Task goal: Copy out all the lines in the records that include the word "layout".

Available data:
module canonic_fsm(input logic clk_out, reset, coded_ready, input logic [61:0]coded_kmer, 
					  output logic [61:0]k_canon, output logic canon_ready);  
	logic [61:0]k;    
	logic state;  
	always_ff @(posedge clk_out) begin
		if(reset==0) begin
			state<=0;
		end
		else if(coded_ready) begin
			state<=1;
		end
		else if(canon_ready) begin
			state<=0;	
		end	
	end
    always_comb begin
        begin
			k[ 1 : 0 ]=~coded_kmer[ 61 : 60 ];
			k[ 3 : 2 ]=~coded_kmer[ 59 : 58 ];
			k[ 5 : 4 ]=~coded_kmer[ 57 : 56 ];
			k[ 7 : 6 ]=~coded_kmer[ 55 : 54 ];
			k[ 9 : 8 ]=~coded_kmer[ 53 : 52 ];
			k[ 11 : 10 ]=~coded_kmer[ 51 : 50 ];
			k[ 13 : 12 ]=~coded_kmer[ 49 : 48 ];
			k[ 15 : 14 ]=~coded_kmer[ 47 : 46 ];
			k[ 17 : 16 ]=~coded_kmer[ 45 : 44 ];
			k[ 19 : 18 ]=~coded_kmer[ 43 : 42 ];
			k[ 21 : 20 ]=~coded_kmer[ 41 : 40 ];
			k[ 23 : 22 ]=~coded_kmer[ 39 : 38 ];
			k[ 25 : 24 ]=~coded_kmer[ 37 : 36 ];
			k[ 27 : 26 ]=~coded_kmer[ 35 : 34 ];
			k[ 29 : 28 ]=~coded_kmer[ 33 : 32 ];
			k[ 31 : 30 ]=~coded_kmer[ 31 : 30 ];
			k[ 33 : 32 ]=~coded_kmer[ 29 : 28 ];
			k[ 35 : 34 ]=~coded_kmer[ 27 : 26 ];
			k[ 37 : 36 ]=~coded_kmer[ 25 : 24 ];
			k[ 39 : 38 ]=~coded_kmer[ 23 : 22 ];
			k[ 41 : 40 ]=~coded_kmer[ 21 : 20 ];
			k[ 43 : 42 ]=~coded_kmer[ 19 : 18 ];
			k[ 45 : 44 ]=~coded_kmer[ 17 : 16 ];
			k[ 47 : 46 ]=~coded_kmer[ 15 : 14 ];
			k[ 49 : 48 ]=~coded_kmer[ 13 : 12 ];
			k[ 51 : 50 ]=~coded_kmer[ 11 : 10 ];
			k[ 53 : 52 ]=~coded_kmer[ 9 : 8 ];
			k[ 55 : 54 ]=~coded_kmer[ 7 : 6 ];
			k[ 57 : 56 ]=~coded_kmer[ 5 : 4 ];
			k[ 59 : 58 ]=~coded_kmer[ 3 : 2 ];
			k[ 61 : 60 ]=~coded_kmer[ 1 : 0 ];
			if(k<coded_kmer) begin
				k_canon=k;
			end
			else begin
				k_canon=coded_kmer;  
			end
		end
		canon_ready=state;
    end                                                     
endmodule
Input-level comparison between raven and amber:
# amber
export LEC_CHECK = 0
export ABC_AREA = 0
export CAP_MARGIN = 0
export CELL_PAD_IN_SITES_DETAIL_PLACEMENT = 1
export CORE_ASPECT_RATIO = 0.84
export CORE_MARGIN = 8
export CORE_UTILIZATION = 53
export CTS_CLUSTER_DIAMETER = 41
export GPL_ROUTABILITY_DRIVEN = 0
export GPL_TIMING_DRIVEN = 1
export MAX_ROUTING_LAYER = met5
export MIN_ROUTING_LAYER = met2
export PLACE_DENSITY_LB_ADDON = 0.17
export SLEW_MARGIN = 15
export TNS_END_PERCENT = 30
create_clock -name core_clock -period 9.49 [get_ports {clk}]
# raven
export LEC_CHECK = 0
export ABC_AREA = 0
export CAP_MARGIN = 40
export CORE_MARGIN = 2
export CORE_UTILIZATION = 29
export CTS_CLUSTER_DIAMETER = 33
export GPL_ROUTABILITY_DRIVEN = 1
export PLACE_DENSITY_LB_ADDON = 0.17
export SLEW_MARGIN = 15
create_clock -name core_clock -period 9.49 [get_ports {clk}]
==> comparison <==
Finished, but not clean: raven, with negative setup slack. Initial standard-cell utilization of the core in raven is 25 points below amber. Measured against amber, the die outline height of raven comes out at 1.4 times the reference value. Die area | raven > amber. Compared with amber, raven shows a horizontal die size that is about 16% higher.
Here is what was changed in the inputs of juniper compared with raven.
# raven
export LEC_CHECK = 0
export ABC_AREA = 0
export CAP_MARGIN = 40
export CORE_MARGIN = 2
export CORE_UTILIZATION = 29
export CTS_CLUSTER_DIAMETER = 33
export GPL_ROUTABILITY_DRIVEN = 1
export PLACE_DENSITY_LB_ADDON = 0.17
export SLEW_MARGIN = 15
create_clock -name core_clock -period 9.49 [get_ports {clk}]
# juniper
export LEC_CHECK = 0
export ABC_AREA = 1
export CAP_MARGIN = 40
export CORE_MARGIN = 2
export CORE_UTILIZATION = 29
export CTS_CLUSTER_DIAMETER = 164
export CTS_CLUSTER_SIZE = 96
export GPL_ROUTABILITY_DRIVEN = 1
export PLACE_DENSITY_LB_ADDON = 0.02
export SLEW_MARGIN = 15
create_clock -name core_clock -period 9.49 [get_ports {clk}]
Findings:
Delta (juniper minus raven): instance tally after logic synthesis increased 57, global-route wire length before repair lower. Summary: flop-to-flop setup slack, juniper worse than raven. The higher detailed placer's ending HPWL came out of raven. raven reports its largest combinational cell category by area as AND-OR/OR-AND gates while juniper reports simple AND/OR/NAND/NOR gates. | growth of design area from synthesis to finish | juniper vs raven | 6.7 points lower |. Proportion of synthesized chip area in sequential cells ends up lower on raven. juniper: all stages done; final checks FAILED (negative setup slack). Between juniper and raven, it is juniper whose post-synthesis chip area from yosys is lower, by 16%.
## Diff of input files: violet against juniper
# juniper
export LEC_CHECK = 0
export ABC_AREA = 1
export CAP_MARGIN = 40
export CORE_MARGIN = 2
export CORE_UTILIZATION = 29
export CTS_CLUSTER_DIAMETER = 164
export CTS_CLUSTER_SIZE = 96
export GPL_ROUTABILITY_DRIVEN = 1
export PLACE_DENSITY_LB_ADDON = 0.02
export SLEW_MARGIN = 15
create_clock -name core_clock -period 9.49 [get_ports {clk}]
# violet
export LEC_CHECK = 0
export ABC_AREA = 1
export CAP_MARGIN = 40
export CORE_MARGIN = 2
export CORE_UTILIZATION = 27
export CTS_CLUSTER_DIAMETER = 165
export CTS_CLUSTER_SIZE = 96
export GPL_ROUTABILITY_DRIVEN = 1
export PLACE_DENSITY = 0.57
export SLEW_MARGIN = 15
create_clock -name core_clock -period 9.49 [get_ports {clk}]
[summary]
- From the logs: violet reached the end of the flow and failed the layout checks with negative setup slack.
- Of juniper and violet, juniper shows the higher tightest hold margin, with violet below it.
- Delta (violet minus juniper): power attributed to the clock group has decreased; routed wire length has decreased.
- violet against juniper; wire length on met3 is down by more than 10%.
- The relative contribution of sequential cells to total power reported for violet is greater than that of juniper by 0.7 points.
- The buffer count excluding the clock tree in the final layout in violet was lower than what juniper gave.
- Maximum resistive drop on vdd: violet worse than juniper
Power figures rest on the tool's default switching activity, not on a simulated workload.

Task solution:
- From the logs: violet reached the end of the flow and failed the layout checks with negative setup slack.
- The buffer count excluding the clock tree in the final layout in violet was lower than what juniper gave.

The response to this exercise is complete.